Performance of upper-room ultraviolet germicidal irradiation (UVGI) system in learning environments: Effects of ventilation rate, UV fluence rate, and UV radiating volume

Abstract

• We study performance of upper-room ultraviolet germicidal irradiation (UVGI) systems. • Performance of upper-room UVGI system in a classroom varies with ventilation rate. • Non-uniform airflow pattern meaningfully influences the UVGI system performance. • UV radiating volume is more crucial for virus disinfection than UV fluence rate. • Doubling UV fluence rate from 25 to 50 μW∙cm-2 yields only moderate benefit. Previous studies show that upper-room ultraviolet germicidal irradiation (UVGI) systems can help contain infectious airborne viruses indoors. However, there has been a lack of research on the performance of an upper-room UVGI system in learning environments such as a school classroom.
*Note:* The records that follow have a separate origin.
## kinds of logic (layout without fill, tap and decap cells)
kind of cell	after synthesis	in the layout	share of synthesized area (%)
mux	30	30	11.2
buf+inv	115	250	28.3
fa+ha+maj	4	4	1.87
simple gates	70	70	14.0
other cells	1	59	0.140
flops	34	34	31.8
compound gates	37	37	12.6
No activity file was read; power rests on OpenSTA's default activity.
$ cat src/rtl/led_blink_driver_if.sv
`timescale 1ns/1ps
`default_nettype none
// ============================================================================
//  Module      : led_blink_driver_if
//  Description : Request/status bundle for led_blink_driver.
//                master : drives start/blinks, observes led/busy/done
//                slave  : the blink driver itself
//  Signals     : start  - request strobe
//                blinks - number of on/off cycles requested (4 bits)
//                led    - LED drive, high during the ON phase
//                busy   - high from acceptance until completion
//                done   - one-cycle completion pulse
//  Revision    : 1.0 - initial release
// ============================================================================
interface led_blink_driver_if;
   logic       start;
   logic [3:0] blinks;
   logic       led;
   logic       busy;
   logic       done;

   modport master (output start, output blinks, input led, input busy, input done);
   modport slave  (input start, input blinks, output led, output busy, output done);
endinterface
`default_nettype wire

$ cat src/rtl/led_blink_driver.sv
`timescale 1ns/1ps
`default_nettype none
// ============================================================================
//  Module      : led_blink_driver
//  Description : Blinks an LED a requested number of times. Each blink is an
//                ON phase of ON_MS ticks followed by an OFF phase of OFF_MS
//                ticks, where a tick is TICK_DIV clock cycles. A phase length
//                of 0 is treated as 1 tick.
//  Ports       : CLOCK_50 - system clock, all state on its rising edge
//                reset    - asynchronous, active-high reset
//                bus      - led_blink_driver_if.slave (start, blinks in;
//                           led, busy, done out, all outputs registered)
//  Options     : LED_BLINK_RETRIGGER_EN - when defined, a start with
//                non-zero blinks during ON/OFF restarts the sequence;
//                when undefined such a start is ignored.
//  Revision    : 1.0 - initial release
// ============================================================================
module led_blink_driver #(
   parameter logic [15:0] TICK_DIV = 16'd50000,
   parameter logic [15:0] ON_MS    = 16'd250,
   parameter logic [15:0] OFF_MS   = 16'd250
) (
   input  wire                 CLOCK_50,
   input  wire                 reset,
   led_blink_driver_if.slave   bus
);

   // Last prescaler / ms-counter values; a zero-length phase collapses to 1 tick.
   localparam logic [15:0] C_TICK_LAST = TICK_DIV - 16'd1;
   localparam logic [15:0] C_ON_LAST   = (ON_MS  == 16'd0) ? 16'd0 : ON_MS  - 16'd1;
   localparam logic [15:0] C_OFF_LAST  = (OFF_MS == 16'd0) ? 16'd0 : OFF_MS - 16'd1;

   typedef enum logic [1:0] {
      S_IDLE = 2'd0,
      S_ON   = 2'd1,
      S_OFF  = 2'd2
   } state_t;

   state_t      state_q, state_d;
   logic [15:0] presc_q, presc_d;
   logic [15:0] ms_q,    ms_d;
   logic [3:0]  rem_q,   rem_d;
   logic        led_q,   led_d;
   logic        busy_q,  busy_d;
   logic        done_q,  done_d;

   logic        tick;
   logic        accept;

   assign tick   = (presc_q == C_TICK_LAST);
   assign accept = bus.start && (bus.blinks != 4'd0);

   always_ff @(posedge CLOCK_50 or posedge reset) begin
      if (reset) begin
         state_q <= S_IDLE;
         presc_q <= 16'd0;
         ms_q    <= 16'd0;
         rem_q   <= 4'd0;
         led_q   <= 1'b0;
         busy_q  <= 1'b0;
         done_q  <= 1'b0;
      end else begin
         state_q <= state_d;
         presc_q <= presc_d;
         ms_q    <= ms_d;
         rem_q   <= rem_d;
         led_q   <= led_d;
         busy_q  <= busy_d;
         done_q  <= done_d;
      end
   end

   always_comb begin
      state_d = state_q;
      presc_d = presc_q;
      ms_d    = ms_q;
      rem_d   = rem_q;
      done_d  = 1'b0;

      case (state_q)
         S_IDLE: begin
            presc_d = 16'd0;
            ms_d    = 16'd0;
            if (accept) begin
               rem_d   = bus.blinks;
               state_d = S_ON;
            end
         end

         S_ON: begin
            presc_d = tick ? 16'd0 : presc_q + 16'd1;
            if (tick) begin
               if (ms_q == C_ON_LAST) begin
                  ms_d    = 16'd0;
                  state_d = S_OFF;
               end else begin
                  ms_d = ms_q + 16'd1;
               end
            end
         end

         S_OFF: begin
            presc_d = tick ? 16'd0 : presc_q + 16'd1;
            if (tick) begin
               if (ms_q == C_OFF_LAST) begin
                  ms_d  = 16'd0;
                  rem_d = rem_q - 4'd1;
                  // rem_q==1 means this was the final blink of the request.
                  if (rem_q == 4'd1) begin
                     state_d = S_IDLE;
                     done_d  = 1'b1;
                  end else begin
                     state_d = S_ON;
                  end
               end else begin
                  ms_d = ms_q + 16'd1;
               end
            end
         end

         default: begin
            state_d = S_IDLE;
            presc_d = 16'd0;
            ms_d    = 16'd0;
            rem_d   = 4'd0;
         end
      endcase

`ifdef LED_BLINK_RETRIGGER_EN
      // A new request mid-sequence replaces the running one silently.
      if ((state_q != S_IDLE) && accept) begin
         rem_d   = bus.blinks;
         presc_d = 16'd0;
         ms_d    = 16'd0;
         state_d = S_ON;
         done_d  = 1'b0;
      end
`endif

      // Outputs are registered copies of the next state so they line up
      // with the state they describe.
      led_d  = (state_d == S_ON);
      busy_d = (state_d != S_IDLE);
   end

   assign bus.led  = led_q;
   assign bus.busy = busy_q;
   assign bus.done = done_q;

endmodule
`default_nettype wire

$ cat src/flat_wrapper.sv
// flat-port wrapper written by rule: the top's interface ports become plain ports
module led_blink_driver_flat 
#(
   parameter logic [15:0] TICK_DIV = 16'd50000,
   parameter logic [15:0] ON_MS    = 16'd250,
   parameter logic [15:0] OFF_MS   = 16'd250
)
  (CLOCK_50, reset, bus_start, bus_blinks, bus_led, bus_busy, bus_done);
  led_blink_driver_if bus_i ();
  input  wire CLOCK_50;
  input  wire reset;
  input wire logic [$bits(bus_i.start)-1:0] bus_start;
  input wire logic [$bits(bus_i.blinks)-1:0] bus_blinks;
  output wire logic [$bits(bus_i.led)-1:0] bus_led;
  output wire logic [$bits(bus_i.busy)-1:0] bus_busy;
  output wire logic [$bits(bus_i.done)-1:0] bus_done;
  assign bus_i.start = bus_start;
  assign bus_i.blinks = bus_blinks;
  assign bus_led = bus_i.led;
  assign bus_busy = bus_i.busy;
  assign bus_done = bus_i.done;
  led_blink_driver #(.TICK_DIV(TICK_DIV), .ON_MS(ON_MS), .OFF_MS(OFF_MS)) u_core (.CLOCK_50(CLOCK_50), .reset(reset), .bus(bus_i));
endmodule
Since classrooms are more vulnerable to airborne transmission of diseases due to high occupancy for long hours, airborne infection characteristics are different from other occupied indoor environments (e.g., offices and residences). The objective of this study is to investigate UVGI system performance in a classroom considering detailed effects of ventilation rate, UV fluence rate, and UV radiating volume. Two analytical models, a one-zone and a two-zone material balance model, along with computational fluid dynamics (CFD) simulations, were employed to analyze viral aerosol concentrations under a representative range of classroom operating conditions. The CFD results show that increasing ventilation rate from 1.1 h –1 to 5 h –1 yields about 85% of airborne disinfection while doubling UV radiating volume results in a 60% disinfection. However, increasing UV fluence rate from 25 μW∙cm –2 to 50 μW∙cm –2 yields a moderate additional disinfection of 18%. Overall, the study results reveal that operating a UVGI system in an occupied classroom can markedly disinfect airborne viruses up to 96%, which is as effective as increasing ventilation rate more than five times. Furthermore, the results suggest that the one-zone and two-zone analytical models used in several previous studies could result in notably meaningful errors in analyzing viral aerosol concentrations, especially in occupied rooms with a highly non-uniform airflow distribution.